Stored data:
-*-

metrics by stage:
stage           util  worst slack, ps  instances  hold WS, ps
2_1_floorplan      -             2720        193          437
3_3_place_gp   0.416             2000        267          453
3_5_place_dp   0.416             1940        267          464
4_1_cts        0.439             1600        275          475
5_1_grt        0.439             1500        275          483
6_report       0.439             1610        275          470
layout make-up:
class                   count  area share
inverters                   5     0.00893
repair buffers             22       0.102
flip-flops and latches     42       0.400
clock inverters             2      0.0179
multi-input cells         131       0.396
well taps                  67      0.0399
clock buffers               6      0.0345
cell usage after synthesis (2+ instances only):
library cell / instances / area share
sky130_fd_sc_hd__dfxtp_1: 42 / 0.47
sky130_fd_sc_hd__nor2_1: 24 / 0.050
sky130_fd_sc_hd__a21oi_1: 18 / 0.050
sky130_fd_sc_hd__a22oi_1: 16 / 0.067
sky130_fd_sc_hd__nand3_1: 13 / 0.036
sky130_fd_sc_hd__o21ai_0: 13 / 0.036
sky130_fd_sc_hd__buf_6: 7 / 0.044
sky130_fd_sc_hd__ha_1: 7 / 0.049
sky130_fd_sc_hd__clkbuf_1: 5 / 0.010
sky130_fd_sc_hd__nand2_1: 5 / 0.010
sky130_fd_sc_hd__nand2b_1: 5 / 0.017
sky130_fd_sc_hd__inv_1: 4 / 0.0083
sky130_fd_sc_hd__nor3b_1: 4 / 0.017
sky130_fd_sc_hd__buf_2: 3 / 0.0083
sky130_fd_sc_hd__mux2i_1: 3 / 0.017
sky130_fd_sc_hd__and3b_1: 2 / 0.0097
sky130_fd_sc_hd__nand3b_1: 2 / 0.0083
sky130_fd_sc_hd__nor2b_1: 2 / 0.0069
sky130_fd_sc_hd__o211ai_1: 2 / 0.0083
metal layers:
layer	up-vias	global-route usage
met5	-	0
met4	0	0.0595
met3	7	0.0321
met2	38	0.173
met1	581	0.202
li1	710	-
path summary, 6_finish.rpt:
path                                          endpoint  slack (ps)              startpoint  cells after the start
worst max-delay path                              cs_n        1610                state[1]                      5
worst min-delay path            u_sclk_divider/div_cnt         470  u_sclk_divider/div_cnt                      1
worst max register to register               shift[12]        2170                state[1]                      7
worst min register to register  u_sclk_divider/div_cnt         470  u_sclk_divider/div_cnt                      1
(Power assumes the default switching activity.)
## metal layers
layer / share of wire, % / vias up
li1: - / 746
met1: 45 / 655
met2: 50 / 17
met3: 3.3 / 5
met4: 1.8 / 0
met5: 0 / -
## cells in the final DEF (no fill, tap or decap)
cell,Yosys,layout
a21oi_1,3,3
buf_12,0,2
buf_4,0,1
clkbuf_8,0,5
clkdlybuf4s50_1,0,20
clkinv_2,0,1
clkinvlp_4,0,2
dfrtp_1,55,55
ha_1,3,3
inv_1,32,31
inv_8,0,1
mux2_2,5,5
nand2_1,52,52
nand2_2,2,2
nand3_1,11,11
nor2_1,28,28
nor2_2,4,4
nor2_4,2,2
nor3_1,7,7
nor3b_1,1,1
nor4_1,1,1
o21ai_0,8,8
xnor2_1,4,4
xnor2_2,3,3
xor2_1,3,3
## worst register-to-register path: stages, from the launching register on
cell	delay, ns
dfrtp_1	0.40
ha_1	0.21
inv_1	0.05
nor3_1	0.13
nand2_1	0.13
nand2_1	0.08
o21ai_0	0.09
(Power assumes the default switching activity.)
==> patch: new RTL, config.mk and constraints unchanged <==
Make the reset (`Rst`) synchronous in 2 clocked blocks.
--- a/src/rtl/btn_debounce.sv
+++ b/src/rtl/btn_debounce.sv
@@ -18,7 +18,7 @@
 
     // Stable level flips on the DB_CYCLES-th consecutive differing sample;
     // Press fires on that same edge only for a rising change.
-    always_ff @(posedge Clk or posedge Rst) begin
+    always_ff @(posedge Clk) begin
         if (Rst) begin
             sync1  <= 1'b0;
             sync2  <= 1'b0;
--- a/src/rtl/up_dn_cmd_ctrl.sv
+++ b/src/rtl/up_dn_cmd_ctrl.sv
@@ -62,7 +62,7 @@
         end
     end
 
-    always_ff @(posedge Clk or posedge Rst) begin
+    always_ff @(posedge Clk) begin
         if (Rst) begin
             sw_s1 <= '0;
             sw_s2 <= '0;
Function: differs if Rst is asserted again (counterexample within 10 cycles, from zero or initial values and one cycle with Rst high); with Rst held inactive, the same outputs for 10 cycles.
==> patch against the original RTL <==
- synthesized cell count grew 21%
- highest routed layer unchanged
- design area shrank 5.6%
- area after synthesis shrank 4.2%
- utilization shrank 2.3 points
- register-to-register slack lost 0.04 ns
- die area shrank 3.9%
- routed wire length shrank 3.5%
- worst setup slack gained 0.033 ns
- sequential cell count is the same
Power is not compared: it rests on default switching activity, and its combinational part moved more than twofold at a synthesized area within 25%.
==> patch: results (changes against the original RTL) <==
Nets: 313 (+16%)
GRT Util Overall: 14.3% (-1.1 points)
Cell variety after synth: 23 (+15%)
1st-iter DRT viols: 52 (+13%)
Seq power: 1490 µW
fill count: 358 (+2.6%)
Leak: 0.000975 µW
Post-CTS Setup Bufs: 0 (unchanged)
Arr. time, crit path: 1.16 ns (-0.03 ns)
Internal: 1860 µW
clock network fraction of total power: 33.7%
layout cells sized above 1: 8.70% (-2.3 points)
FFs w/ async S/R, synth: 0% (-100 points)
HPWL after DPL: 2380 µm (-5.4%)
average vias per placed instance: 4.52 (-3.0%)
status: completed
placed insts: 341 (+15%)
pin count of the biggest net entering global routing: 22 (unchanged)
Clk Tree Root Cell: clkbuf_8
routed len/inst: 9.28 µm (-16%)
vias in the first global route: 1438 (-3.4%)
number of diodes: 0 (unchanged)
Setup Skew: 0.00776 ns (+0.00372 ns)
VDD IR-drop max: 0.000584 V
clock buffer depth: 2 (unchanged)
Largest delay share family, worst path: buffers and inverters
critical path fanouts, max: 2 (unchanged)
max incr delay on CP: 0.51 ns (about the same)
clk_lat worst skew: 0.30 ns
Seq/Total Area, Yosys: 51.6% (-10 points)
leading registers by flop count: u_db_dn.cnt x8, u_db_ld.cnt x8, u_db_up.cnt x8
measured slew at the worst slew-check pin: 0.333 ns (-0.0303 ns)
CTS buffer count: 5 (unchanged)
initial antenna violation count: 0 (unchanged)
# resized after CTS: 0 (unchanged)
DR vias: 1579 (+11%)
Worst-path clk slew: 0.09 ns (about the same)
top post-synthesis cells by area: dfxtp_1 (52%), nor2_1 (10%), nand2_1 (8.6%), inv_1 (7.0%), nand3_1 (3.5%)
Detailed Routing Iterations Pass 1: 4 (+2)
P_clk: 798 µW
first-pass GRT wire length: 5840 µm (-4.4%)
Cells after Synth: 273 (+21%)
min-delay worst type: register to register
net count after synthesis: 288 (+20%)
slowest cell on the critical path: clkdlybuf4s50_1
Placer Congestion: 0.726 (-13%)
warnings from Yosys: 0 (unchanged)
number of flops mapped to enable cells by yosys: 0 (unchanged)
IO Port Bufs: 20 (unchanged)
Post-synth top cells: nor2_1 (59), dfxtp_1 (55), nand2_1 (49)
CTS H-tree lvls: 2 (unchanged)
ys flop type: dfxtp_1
`config.mk`:
```
export PLATFORM = sky130hd
export DESIGN_NAME = sbox1xn_buf
export DESIGN_NICKNAME = d
export VERILOG_FILES = /design/src/rtl/sbox_pkg.sv /design/src/rtl/sbox_fifo.sv /design/src/rtl/sbox1xn_buf.sv
export SDC_FILE = /design/constraint.sdc
export NUM_CORES = 1
export LEC_CHECK = 0
export BUFFER_PORTS_ARGS = -buffer_cell sky130_fd_sc_hd__buf_4
export CAP_MARGIN = 0
export CORE_MARGIN = 3
export CORE_UTILIZATION = 55
export CTS_CLUSTER_DIAMETER = 40
export DETAILED_ROUTE_END_ITERATION = 12
export HOLD_SLACK_MARGIN = 0.12
export MAX_ROUTING_LAYER = met4
export PLACE_DENSITY = 0.75
export SLEW_MARGIN = 20
export SYNTH_ARGS = -nofsm -noshare
export SYNTH_HDL_FRONTEND = slang
export SYNTH_SLANG_ARGS = --single-unit
```
`constraint.sdc`:
```
create_clock -name clock -period 2.8 [get_ports clock]
set_clock_uncertainty 0.2 [all_clocks]
set_input_delay 0 -clock clock [delete_from_list [all_inputs] [get_ports clock]]
set_output_delay 0 -clock clock [all_outputs]
set_load 0.03 [all_outputs]
```
`src/rtl/sbox_pkg.sv`:
```
// Shared definitions for the 1-to-N buffered switch box: FSM state
// encodings and the default data width / FIFO depth.
package sbox_pkg;

    localparam int DEF_SIZE  = 32;
    localparam int DEF_DEPTH = 4;

    typedef enum logic [1:0] {
        RUN    = 2'd0,
        DRAIN  = 2'd1,
        SWITCH = 2'd2
    } sbox_state_t;

endpackage

```
`src/rtl/sbox_fifo.sv`:
```
// Synchronous FIFO used as the per-channel output buffer of the switch box.
// Registered storage with no bypass; head reads back zero while empty.
module sbox_fifo
    import sbox_pkg::*;
#(
    parameter int SIZE  = DEF_SIZE,
    parameter int DEPTH = DEF_DEPTH,
    localparam int AW   = $clog2(DEPTH),
    localparam int CW   = AW + 1
) (
    input  logic            clock,
    input  logic            reset,
    input  logic            push,
    input  logic            pop,
    input  logic [SIZE-1:0] push_data,
    output logic [SIZE-1:0] head,
    output logic            empty,
    output logic            full,
    output logic [CW-1:0]   count
);

    logic [SIZE-1:0] mem [DEPTH];
    logic [AW-1:0]   wr_ptr;
    logic [AW-1:0]   rd_ptr;
    logic            do_push;
    logic            do_pop;

    assign empty   = (count == '0);
    assign full    = (count == CW'(DEPTH));
    assign do_push = push && !full;
    assign do_pop  = pop && !empty;
    assign head    = empty ? '0 : mem[rd_ptr];

    // Pointer and occupancy bookkeeping; pointers wrap naturally at DEPTH.
    always_ff @(posedge clock) begin
        if (reset) begin
            wr_ptr <= '0;
            rd_ptr <= '0;
            count  <= '0;
        end else begin
            if (do_push) wr_ptr <= wr_ptr + AW'(1);
            if (do_pop)  rd_ptr <= rd_ptr + AW'(1);
            case ({do_push, do_pop})
                2'b10:   count <= count + CW'(1);
                2'b01:   count <= count - CW'(1);
                default: count <= count;
            endcase
        end
    end

    // Storage array; contents need no reset because head is gated by empty.
    always_ff @(posedge clock) begin
        if (do_push) mem[wr_ptr] <= push_data;
    end

endmodule

```
`src/rtl/sbox1xn_buf.sv`:
```
// Parametrised 1-to-N buffered switch box. One wr/full input stream is routed
// to the active channel's FIFO; a select change waits until that FIFO drains.
module sbox1xn_buf
    import sbox_pkg::*;
#(
    parameter int SIZE  = DEF_SIZE,
    parameter int N     = 2,
    parameter int SELW  = 1,
    parameter int DEPTH = DEF_DEPTH
) (
    input  logic              clock,
    input  logic              reset,
    input  logic [SIZE-1:0]   in1_data,
    input  logic              in1_wr,
    output logic              in1_full,
    input  logic [SELW-1:0]   sel,
    output logic [N*SIZE-1:0] out_data,
    output logic [N-1:0]      out_wr,
    input  logic [N-1:0]      out_full,
    output logic [SELW-1:0]   sel_active,
    output logic              switching
);

    localparam int CW = $clog2(DEPTH) + 1;
    localparam logic [SELW:0] N_SEL = N[SELW:0];

    sbox_state_t     state;
    sbox_state_t     state_next;
    logic [SELW-1:0] target;
    logic [SELW-1:0] target_next;
    logic [SELW-1:0] sel_active_next;

    logic [N-1:0]    fifo_empty;
    logic [N-1:0]    fifo_full;
    logic [N-1:0]    push;
    logic [CW-1:0]   fifo_count [N];

    logic            accept;
    logic            sel_valid;
    logic            active_full;
    logic            active_drained;

    assign accept    = in1_wr && !in1_full;
    assign sel_valid = ({1'b0, sel} < N_SEL);

    // Pick out the flags of the channel currently being fed.
    always_comb begin
        active_full    = 1'b0;
        active_drained = 1'b0;
        for (int k = 0; k < N; k++) begin
            if (sel_active == SELW'(k)) begin
                active_full    = fifo_full[k];
                active_drained = (fifo_count[k] == '0);
            end
        end
    end

    // State, latched target and active channel registers.
    always_ff @(posedge clock) begin
        if (reset) begin
            state      <= RUN;
            target     <= '0;
            sel_active <= '0;
        end else begin
            state      <= state_next;
            target     <= target_next;
            sel_active <= sel_active_next;
        end
    end

    // Next-state logic: RUN watches sel, DRAIN waits for the old channel to
    // empty, SWITCH commits the latched target in a single cycle.
    always_comb begin
        state_next      = state;
        target_next     = target;
        sel_active_next = sel_active;
        in1_full        = 1'b1;
        switching       = 1'b1;
        case (state)
            RUN: begin
                in1_full  = active_full;
                switching = 1'b0;
                if ((sel != sel_active) && sel_valid) begin
                    target_next = sel;
                    state_next  = DRAIN;
                end
            end
            DRAIN: begin
                if (active_drained) state_next = SWITCH;
            end
            SWITCH: begin
                sel_active_next = target;
                state_next      = RUN;
            end
            default: begin
                state_next = RUN;
            end
        endcase
    end

    for (genvar k = 0; k < N; k++) begin : g_chan
        assign push[k]   = accept && (sel_active == SELW'(k));
        assign out_wr[k] = !fifo_empty[k] && !out_full[k];

        sbox_fifo #(
            .SIZE  (SIZE),
            .DEPTH (DEPTH)
        ) u_fifo (
            .clock     (clock),
            .reset     (reset),
            .push      (push[k]),
            .pop       (out_wr[k]),
            .push_data (in1_data),
            .head      (out_data[k*SIZE +: SIZE]),
            .empty     (fifo_empty[k]),
            .full      (fifo_full[k]),
            .count     (fifo_count[k])
        );
    end

endmodule

```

-*-

Assigned task — Work through the data and count each line holding the string "critical". Give only that count.

Answer for the task — 2